Main Outcome Measures

  • Ratio of benefits to costs for programme as a whole
  • Measurement of programme costs
  • Changes in employment due to programme
  • Changes in electricity and gas use due to programme
  • Changes in hospitalisation rates and mortality rates (He Kainga Oranga)
  • Changes in hospitalisation and pharmaceutical costs per household (He Kainga Oranga)


Our health analysis included both individual and household level data. Individual level analysis utilised negative binomial models to analyse the impact of participating in WUNZ:HS on hospitalisation rates and mortality rates for recently hospitalised older people. We found that there was no statistically significant change in hospitalisation rates as a result of participating in WUNZ:HS but that there was a statistically significant 27% reduction in mortality for participants aged 65 and over who had recently undergone a cardiovascular hospitalisation. We estimated that this on-going benefit could be valued at $439.95 per year per treated household.

At a household level we utilised a fixed effects OLS estimator with standard errors clustered by treatment/matched control pairings to analyse hospitalisation and pharmaceutical use costs. We found that there was a statistically significant saving of approximately $64.44 in total hospitalisation costs per year for a household that received some combination of ceiling or floor insulation under the WUNZ:HS programme; a $67.44 yearly saving in circulatory illness related hospitalisation costs, a $98.88 reduction in respiratory illness related hospitalisation costs and for asthma-related hospitalisation costs (a subset of respiratory illness) a higher saving at $107.52. We speculated that this seeming discrepancy was likely the result of statistical noise. Sub-analyses by Community Services Card holders status (of treated homes) suggested that the cost reduction resulting from insulation retrofits was gained primarily by households that participated in WUNZ:HS as Community Services Card holders. Pharmaceutical savings were small but highly statistically significant for insulation, and not statistically significant for heating.

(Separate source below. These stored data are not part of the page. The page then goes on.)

### src/rtl/axis_video_burst_gen.sv
// rtl/axis_video_burst_gen.sv - AXI4-Stream video frame source emitting pixel bursts separated by idle gaps
module axis_video_burst_gen #(
    parameter int DATA_W    = 32,
    parameter int PIX       = 640,
    parameter int LINES     = 480,
    parameter int BURST_LEN = 4,
    parameter int BURST_GAP = 3,
    parameter int LINE_GAP  = 1750,
    parameter int FRAME_GAP = 1024
) (
    input  logic              clk,
    input  logic              rst,
    input  logic              enable,
    input  logic [1:0]        mode,
    input  logic [DATA_W-1:0] const_data,
    output logic [DATA_W-1:0] m_axis_video_tdata,
    output logic              m_axis_video_tvalid,
    input  logic              m_axis_video_tready,
    output logic              m_axis_video_tlast,
    output logic              m_axis_video_tuser,
    output logic              busy,
    output logic [15:0]       frame_cnt
);

    localparam int X_W     = (PIX > 1) ? $clog2(PIX) : 1;
    localparam int Y_W     = (LINES > 1) ? $clog2(LINES) : 1;
    localparam int B_W     = (BURST_LEN > 1) ? $clog2(BURST_LEN) : 1;
    localparam int GAP_MAX = (BURST_GAP > LINE_GAP)
                           ? ((BURST_GAP > FRAME_GAP) ? BURST_GAP : FRAME_GAP)
                           : ((LINE_GAP > FRAME_GAP) ? LINE_GAP : FRAME_GAP);
    localparam int G_W     = (GAP_MAX > 0) ? $clog2(GAP_MAX + 1) : 1;

    localparam logic [X_W-1:0] X_LAST  = X_W'(PIX - 1);
    localparam logic [Y_W-1:0] Y_LAST  = Y_W'(LINES - 1);
    localparam logic [B_W-1:0] B_LAST  = B_W'(BURST_LEN - 1);
    localparam logic [G_W-1:0] BG_LAST = G_W'((BURST_GAP > 0) ? BURST_GAP - 1 : 0);
    localparam logic [G_W-1:0] LG_LAST = G_W'((LINE_GAP > 0) ? LINE_GAP - 1 : 0);
    localparam logic [G_W-1:0] FG_LAST = G_W'((FRAME_GAP > 0) ? FRAME_GAP - 1 : 0);

    typedef enum logic [2:0] {
        S_IDLE,
        S_BURST,
        S_GAP,
        S_LGAP,
        S_FGAP
    } state_t;

    state_t            state, state_n;
    logic [X_W-1:0]    x, x_n;
    logic [Y_W-1:0]    y, y_n;
    logic [B_W-1:0]    bcnt, bcnt_n;
    logic [G_W-1:0]    gcnt, gcnt_n;
    logic [1:0]        mode_r, mode_n;
    logic [DATA_W-1:0] const_r, const_n;
    logic [7:0]        f_r, f_n;
    logic [15:0]       frame_cnt_n;
    logic              line_done, frame_done, start_frame;

    always_ff @(posedge clk) begin
        if (rst) begin
            state     <= S_IDLE;
            x         <= '0;
            y         <= '0;
            bcnt      <= '0;
            gcnt      <= '0;
            mode_r    <= '0;
            const_r   <= '0;
            f_r       <= '0;
            frame_cnt <= '0;
        end else begin
            state     <= state_n;
            x         <= x_n;
            y         <= y_n;
            bcnt      <= bcnt_n;
            gcnt      <= gcnt_n;
            mode_r    <= mode_n;
            const_r   <= const_n;
            f_r       <= f_n;
            frame_cnt <= frame_cnt_n;
        end
    end

    always_comb begin
        state_n     = state;
        x_n         = x;
        y_n         = y;
        bcnt_n      = bcnt;
        gcnt_n      = gcnt;
        mode_n      = mode_r;
        const_n     = const_r;
        f_n         = f_r;
        frame_cnt_n = frame_cnt;
        line_done   = 1'b0;
        frame_done  = 1'b0;
        start_frame = 1'b0;

        case (state)
            S_IDLE: begin
                if (enable) start_frame = 1'b1;
            end
            S_BURST: begin
                if (m_axis_video_tready) begin
                    if (x == X_LAST) begin
                        // Line end always restarts the burst count, even mid-burst
                        x_n    = '0;
                        bcnt_n = '0;
                        if (LINE_GAP > 0) begin
                            state_n = S_LGAP;
                            gcnt_n  = '0;
                        end else begin
                            line_done = 1'b1;
                        end
                    end else begin
                        x_n = x + X_W'(1);
                        if (bcnt == B_LAST) begin
                            bcnt_n = '0;
                            if (BURST_GAP > 0) begin
                                state_n = S_GAP;
                                gcnt_n  = '0;
                            end
                        end else begin
                            bcnt_n = bcnt + B_W'(1);
                        end
                    end
                end
            end
            S_GAP: begin
                if (gcnt == BG_LAST) begin
                    state_n = S_BURST;
                    gcnt_n  = '0;
                end else begin
                    gcnt_n = gcnt + G_W'(1);
                end
            end
            S_LGAP: begin
                if (gcnt == LG_LAST) begin
                    gcnt_n    = '0;
                    line_done = 1'b1;
                end else begin
                    gcnt_n = gcnt + G_W'(1);
                end
            end
            S_FGAP: begin
                if (gcnt == FG_LAST) begin
                    gcnt_n     = '0;
                    frame_done = 1'b1;
                end else begin
                    gcnt_n = gcnt + G_W'(1);
                end
            end
            default: state_n = S_IDLE;
        endcase

        if (line_done) begin
            if (y == Y_LAST) begin
                frame_cnt_n = frame_cnt + 16'd1;
                if (FRAME_GAP > 0) begin
                    state_n = S_FGAP;
                    gcnt_n  = '0;
                end else begin
                    frame_done = 1'b1;
                end
            end else begin
                y_n     = y + Y_W'(1);
                state_n = S_BURST;
            end
        end

        if (frame_done) begin
            if (enable) start_frame = 1'b1;
            else        state_n     = S_IDLE;
        end

        // Pattern inputs are captured once so the whole frame uses a consistent source
        if (start_frame) begin
            state_n = S_BURST;
            x_n     = '0;
            y_n     = '0;
            bcnt_n  = '0;
            gcnt_n  = '0;
            mode_n  = mode;
            const_n = const_data;
            f_n     = frame_cnt_n[7:0];
        end
    end

    logic [15:0] x16, y16;
    logic [11:0] x12, y12;

    always_comb begin
        x16 = 16'(x);
        y16 = 16'(y);
        x12 = 12'(x);
        y12 = 12'(y);
        case (mode_r)
            2'd0:    m_axis_video_tdata = DATA_W'(x);
            2'd1:    m_axis_video_tdata = DATA_W'({y16, x16});
            2'd2:    m_axis_video_tdata = const_r;
            default: m_axis_video_tdata = DATA_W'({f_r, y12, x12});
        endcase
    end

    assign m_axis_video_tvalid = (state == S_BURST);
    assign m_axis_video_tlast  = m_axis_video_tvalid && (x == X_LAST);
    assign m_axis_video_tuser  = m_axis_video_tvalid && (x == '0) && (y == '0);
    assign busy                = (state != S_IDLE);

endmodule

### config.mk
export PLATFORM = sky130hd
export DESIGN_NAME = axis_video_burst_gen
export DESIGN_NICKNAME = d
export VERILOG_FILES = /design/src/rtl/axis_video_burst_gen.sv
export SDC_FILE = /design/constraint.sdc
export NUM_CORES = 1
export LEC_CHECK = 0
export CAP_MARGIN = 0
export CORE_MARGIN = 2
export CORE_UTILIZATION = 51
export CTS_CLUSTER_DIAMETER = 120
export DETAILED_ROUTE_END_ITERATION = 16
export PLACE_DENSITY = 0.89
export SYNTH_ARGS = -nofsm -noshare
export SYNTH_HDL_FRONTEND = slang
export SYNTH_SLANG_ARGS = --single-unit
### constraint.sdc
create_clock -name clk -period 2.5 [get_ports clk]
set_clock_uncertainty 0.05 [all_clocks]
set_input_delay 0.25 -clock clk [delete_from_list [all_inputs] [get_ports clk]]
set_output_delay 0.25 -clock clk [all_outputs]
set_load 0.005 [all_outputs]
==> flow_summary.toml <==
[worst_hold_path]
hp-class = "input port to flip-flop"
min_path_cells = 3

[yosys]
synth_seq_cells = 93
synth_area_leader_cell = "dfxtp_1"
syn_nets = 658
ys_top_cells_by_area = "dfxtp_1 38%, nand2_1 9.3%, a21oi_1 5.1%"
async_flop_share = 0
ys.flop_type = "dfxtp_1"
synth-seq-area-share = 0.384
synth_top_area_frac = 0.384
synth_area_sq_um = 4840
synth_warnings = 0
avgSynthCellArea_sq_um = 7.92
synthDistinctLibCells = 55
synth-edff-count = 0
syn_inst = 611

[floorplan]
core_sq_um = 9240
start_util = 0.524
rows = 35
die_area_sq_um = 10300
pin_count = 90
die_w_microns = 101
die_y_microns = 101

[setup_path]
criticalPathCategory = "flip-flop to primary output"
path_max_fanout = 6
path_cells = "nand3_1, or3_4, nor3_2, clkdlybuf4s50_1"
slowest_delay_ns = 0.52
critPathSlowestCell = "clkdlybuf4s50_1"
cp-start-kind = "flip-flop"
worstPathArrival_ns = 2.14
rr_worst_depth = 6
end_kind = "primary output"
cp.required_ns = 2.20

[route]
num_vias = 4651
drc = 0
routed_wl_mm = 12.5
drtIter0Drc = 199
viasPerCell = 5.61
routedWlPerCell_microns = 15.1
antenna_left = 0
dr.pass1.iters = 4

[sta]
worst_pin_slew_ns = 0.948
hold_slack_ns = 0.337
max_slew_margin = 0.366
grt_setup_unrepaired = "yes"
setup_ws_ns = 0.0608
hold_violations = 0
slew_violations = 0
min_period_over_period = 0.976
fin_crit_ns = 2.44
fmax_mhz = 410
finalSetupViolations = 0

[grt]
grt_max_degree = 61
grt_pass1_vias = 4506
antenna_found_initial = 0
grt_pass1_wl_mm = 20.3
grt.overflow.total = 0
grt_use_total = 0.243

[clock_network]
clock-sinks = 93
clock_latency_ns = 0.36
cts_tree = "done"
root_buffer = "clkbuf_8"
cts_buffers = 9
cts.htree.levels = 3
postCtsSetupBuffers = 0
hold_buffers = 0
cts_max_path_buffers = 2
clkTransAtPathRegs_ns = 0.09

[power]
p_per_area_nw_per_um2 = 471
p_total_uw = 2900
p_leak_uw = 0.00225
ir_worst_vdd_mv = 0.311

[layout]
final_nets = 743
layout_commonest_cell = "nand2_1"
syn_to_final_growth_pct = 27.3
fin_area_sq_um = 6160
final_cell_mix = "120 x nand2_1, 89 x dfxtp_1, 87 x clkdlybuf4s50_1"
drive_above_1_share = 0.106
n_antenna_cell = 0
fin_util = 0.667

[placed_design]
dp_slack_ns = -0.384
gp_congestion = 0.932
portBuffers = 89
placed_cell_area_sq_um = 5920
dpl.hpwl_mm = 8.85

[status]
status = "complete, no violations"

[run]
max_cap_violations = 0
==> power breakdown <==
group	switching [uW]	total, uW	internal, uW
registers	29.6	1550	1520
logic	164	323	159
clock network	556	1020	467
==> sequential cells by signal, indices dropped and copies added (netlist names) <==
| register | cells |
|---|---|
| y | 9 |
| gcnt | 11 |
| frame_cnt | 16 |
| f_r | 8 |
| mode_r | 2 |
| bcnt | 2 |
| x | 10 |
| state | 3 |
| const_r | 32 |
==> synth_stat cells, types with 5 or more instances <==
library cell and n:
a211oi_2 8, nand3_1 35, o21ai_0 10, and3_1 7
nand2_1 120, a21oi_1 49, nor2_1 52, dfxtp_1 93
mux2i_1 15, nand4_1 19, ha_1 9, buf_1 5
nand2b_1 9, nor3_1 16, xor2_1 19, buf_4 5
nor2b_1 12, nor4_1 8, xnor2_1 12, inv_1 10
or3_1 5, clkbuf_1 16, buf_2 15, and4_1 5
o211ai_1 8
==> worst paths after layout <==
kind | from | to | slack, ns
worst max-delay path | x[3] | m_axis_video_tlast | 0.06
worst min register to register | const_r[11] | const_r[11] | 0.40
worst max register to register | y[0] | f_r[1] | 0.20
worst min-delay path | rst | state[1] | 0.34
==> kinds of logic (layout without fill, tap and decap cells) <==
kind of cell,count (synthesis),count (layout),synth area share
xor+xnor,31,31,0.0561
mux,17,17,0.0357
compound gates,96,96,0.128
simple gates,313,313,0.325
fa+ha+maj,9,9,0.0233
buf+inv,52,141,0.0483
flops,93,93,0.384
==> timing repair <==
action | in CTS | in global routing
pin swaps | 0 | 1
gates cloned | 0 | 0
endpoints found under the setup margin | 12 | 33
resized for setup | 5 | 7
hold endpoints to repair | 0 | 0
==> routing by layer <==
layer | GRT usage | vias to the layer above | part of all wire
met2 | 0.430 | 174 | 0.51
met3 | 0.0476 | 23 | 0.064
met4 | 0.0915 | 0 | 0.016
met1 | 0.292 | 2168 | 0.41
met5 | 0 | - | 0
li1 | - | 2286 | -
==> worst max-delay path: cells and delay by family (launching register included) <==
family,cells,cell delay [ns]
buffers and inverters,1,0.52
and+or+nand+nor,3,0.82
DFF,1,0.44
==> per-stage QoR <==
| stage | instances | setup TNS, ns |
|---|---|---|
| 2_1_floorplan | 611 | 0 |
| 3_3_place_gp | 814 | -1.05 |
| 6_report | 829 | 0 |
| 5_1_grt | 829 | -0.0565 |
| 4_1_cts | 829 | 0 |
| 3_5_place_dp | 814 | -2.60 |
==> cell type report <==
class                   count  area, sq um
multi-input cells         466         2800
flip-flops and latches     93         1870
clock inverters             6         72.6
repair buffers            116         1100
well taps                 129          161
clock buffers               9          124
inverters                  10         37.5
fillers                   742         3080
Note: power is estimated with default switching activity, not from simulation.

We speculated that the difference between household level costs and individual level hospitalisation rates could be explained by the duration of stay and cost of procedures that are factored into hospitalisation costs but not events data. It was for this reason that our household level results informed the final cost benefits analysis.
Motu primarily used a fixed effects OLS estimator with standard errors clustered by treatment/matched control pairings to analyse changes in total energy use and electricity use as a result of receiving an insulation or heat pump retrofit under WUNZ:HS.

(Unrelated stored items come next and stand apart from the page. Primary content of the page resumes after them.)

### config.mk
export PLATFORM = sky130hd
export DESIGN_NAME = imem_loader
export DESIGN_NICKNAME = d
export VERILOG_FILES = /design/src/rtl/imem_loader.sv
export SDC_FILE = /design/constraint.sdc
export NUM_CORES = 1
export LEC_CHECK = 0
export BUFFER_PORTS_ARGS = -buffer_cell sky130_fd_sc_hd__buf_2
export CAP_MARGIN = 0
export CORE_AREA = 2 2 81 83
export DETAILED_ROUTE_END_ITERATION = 7
export DIE_AREA = 0 0 83 85
export PLACE_DENSITY_LB_ADDON = 0.05
export SLEW_MARGIN = 40
export SYNTH_ARGS = -nofsm -noshare
export SYNTH_HDL_FRONTEND = slang
export SYNTH_SLANG_ARGS = --single-unit
### constraint.sdc
create_clock -name clk -period 1.6 [get_ports clk]
set_input_delay 0.32 -clock clk [delete_from_list [all_inputs] [get_ports clk]]
set_output_delay 0.32 -clock clk [all_outputs]
set_load 0.1 [all_outputs]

Their favoured model found that there was a 0.96% reduction in average annual household electricity use as a result of receiving an insulation retrofit under the programme and 0.66% reduction in annual total metered energy used. Other key findings included a 1.92% increase in electricity use as a result of heat pump installation and a 0.75% increase in total metered energy used.

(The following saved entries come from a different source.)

===== src/rtl/muldiv_seq.sv =====
// HI/LO owner running MULT/MULTU/DIV/DIVU iteratively; result WIDTH+2 cycles after start.
// While busy, stall holds the core on any start or HI/LO access; those requests are dropped.
module muldiv_seq
  import muldiv_pkg::*;
#(
  parameter int WIDTH = MD_WIDTH
) (
  input  logic             clk,
  input  logic             reset,
  input  logic             start,
  input  logic [1:0]       op,
  input  logic [WIDTH-1:0] srca,
  input  logic [WIDTH-1:0] srcb,
  input  logic             mfreq,
  input  logic             hilosel,
  input  logic             mthi,
  input  logic             mtlo,
  output logic [WIDTH-1:0] hilo_out,
  output logic             busy,
  output logic             stall,
  output logic             done,
  output logic             divzero
);
  md_state_t             state;
  logic [MD_CNT_W-1:0]   count;
  logic [2*WIDTH-1:0]    acc;
  logic [2*WIDTH-1:0]    acc_nxt;
  logic [WIDTH-1:0]      opnd;
  logic [WIDTH-1:0]      hi;
  logic [WIDTH-1:0]      lo;
  logic                  is_div;
  logic                  neg_q;
  logic                  neg_r;
  logic                  dz;

  logic                  sgn_op;
  logic                  div_op;
  logic                  a_neg;
  logic                  b_neg;
  logic [WIDTH-1:0]      a_mag;
  logic [WIDTH-1:0]      b_mag;
  logic [2*WIDTH-1:0]    prod;
  logic [WIDTH-1:0]      quo;
  logic [WIDTH-1:0]      rem;

  assign sgn_op = !((op == MD_MULTU) || (op == MD_DIVU));
  assign div_op = (op == MD_DIV) || (op == MD_DIVU);
  assign a_neg  = sgn_op & srca[WIDTH-1];
  assign b_neg  = sgn_op & srcb[WIDTH-1];
  assign a_mag  = a_neg ? -srca : srca;
  assign b_mag  = b_neg ? -srcb : srcb;

  // sign fix-up; neg_q doubles as the product sign for multiplies
  assign prod = neg_q ? -acc : acc;
  assign quo  = neg_q ? -acc[WIDTH-1:0] : acc[WIDTH-1:0];
  assign rem  = neg_r ? -acc[2*WIDTH-1:WIDTH] : acc[2*WIDTH-1:WIDTH];

  assign busy     = (state != IDLE);
  assign stall    = busy & (start | mfreq | mthi | mtlo);
  assign hilo_out = hilosel ? hi : lo;

  muldiv_iter #(.WIDTH(WIDTH)) u_iter (
    .is_div  (is_div),
    .acc     (acc),
    .opnd    (opnd),
    .acc_nxt (acc_nxt)
  );

  always_ff @(posedge clk or negedge reset) begin
    if (!reset) begin
      state   <= IDLE;
      count   <= '0;
      acc     <= '0;
      opnd    <= '0;
      hi      <= '0;
      lo      <= '0;
      is_div  <= 1'b0;
      neg_q   <= 1'b0;
      neg_r   <= 1'b0;
      dz      <= 1'b0;
      done    <= 1'b0;
      divzero <= 1'b0;
    end else begin
      done    <= 1'b0;
      divzero <= 1'b0;
      case (state)
        IDLE: begin
          if (start) begin
            count  <= '0;
            is_div <= div_op;
            if (div_op && (srcb == '0)) begin
              // divide by zero skips RUN: FIX passes srca to HI and ones to LO
              acc   <= {srca, {WIDTH{1'b1}}};
              neg_q <= 1'b0;
              neg_r <= 1'b0;
              dz    <= 1'b1;
              state <= FIX;
            end else begin
              acc   <= {{WIDTH{1'b0}}, (div_op ? a_mag : b_mag)};
              opnd  <= div_op ? b_mag : a_mag;
              neg_q <= a_neg ^ b_neg;
              neg_r <= a_neg;
              dz    <= 1'b0;
              state <= RUN;
            end
          end else begin
            if (mthi) hi <= srca;
            if (mtlo) lo <= srca;
          end
        end
        RUN: begin
          acc   <= acc_nxt;
          count <= count + 1'b1;
          if (count == MD_CNT_W'(WIDTH-1)) state <= FIX;
        end
        FIX: begin
          if (is_div) begin
            hi <= rem;
            lo <= quo;
          end else begin
            {hi, lo} <= prod;
          end
          done    <= 1'b1;
          divzero <= dz;
          state   <= IDLE;
        end
        default: state <= IDLE;
      endcase
    end
  end
endmodule


===== config.mk =====
export PLATFORM = sky130hd
export DESIGN_NAME = muldiv_seq
export DESIGN_NICKNAME = d
export VERILOG_FILES = /design/src/rtl/muldiv_pkg.sv /design/src/rtl/muldiv_iter.sv /design/src/rtl/muldiv_seq.sv
export SDC_FILE = /design/constraint.sdc
export NUM_CORES = 1
export LEC_CHECK = 0
export ABC_AREA = 1
export CELL_PAD_IN_SITES_DETAIL_PLACEMENT = 1
export CELL_PAD_IN_SITES_GLOBAL_PLACEMENT = 1
export CORE_MARGIN = 2
export CORE_UTILIZATION = 30
export CTS_BUF_LIST = sky130_fd_sc_hd__clkbuf_2 sky130_fd_sc_hd__clkbuf_4 sky130_fd_sc_hd__clkbuf_8
export CTS_CLUSTER_SIZE = 12
export DETAILED_ROUTE_END_ITERATION = 6
export DONT_BUFFER_PORTS = 1
export PLACE_DENSITY = 0.6
export SYNTH_ARGS = -nofsm -noshare
export SYNTH_HDL_FRONTEND = slang
export SYNTH_SLANG_ARGS = --single-unit

===== constraint.sdc =====
create_clock -name clk -period 2.95 [get_ports clk]
set_input_delay 0.295 -clock clk [delete_from_list [all_inputs] [get_ports clk]]
set_output_delay 0.295 -clock clk [all_outputs]
set_load 0.02 [all_outputs]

When health and energy results were combined with an analysis of industry impacts and employment changes a final cost benefit analysis was carried out. The results of the cost benefit analysis were highly favourable. Under the preferred scenario, (additionality assumption of 85%, 4% discount rate) it was estimated that WUNZ:HS will have a net benefit of $951 million dollars, and a highly favourable benefit cost ratio of 3.9:1.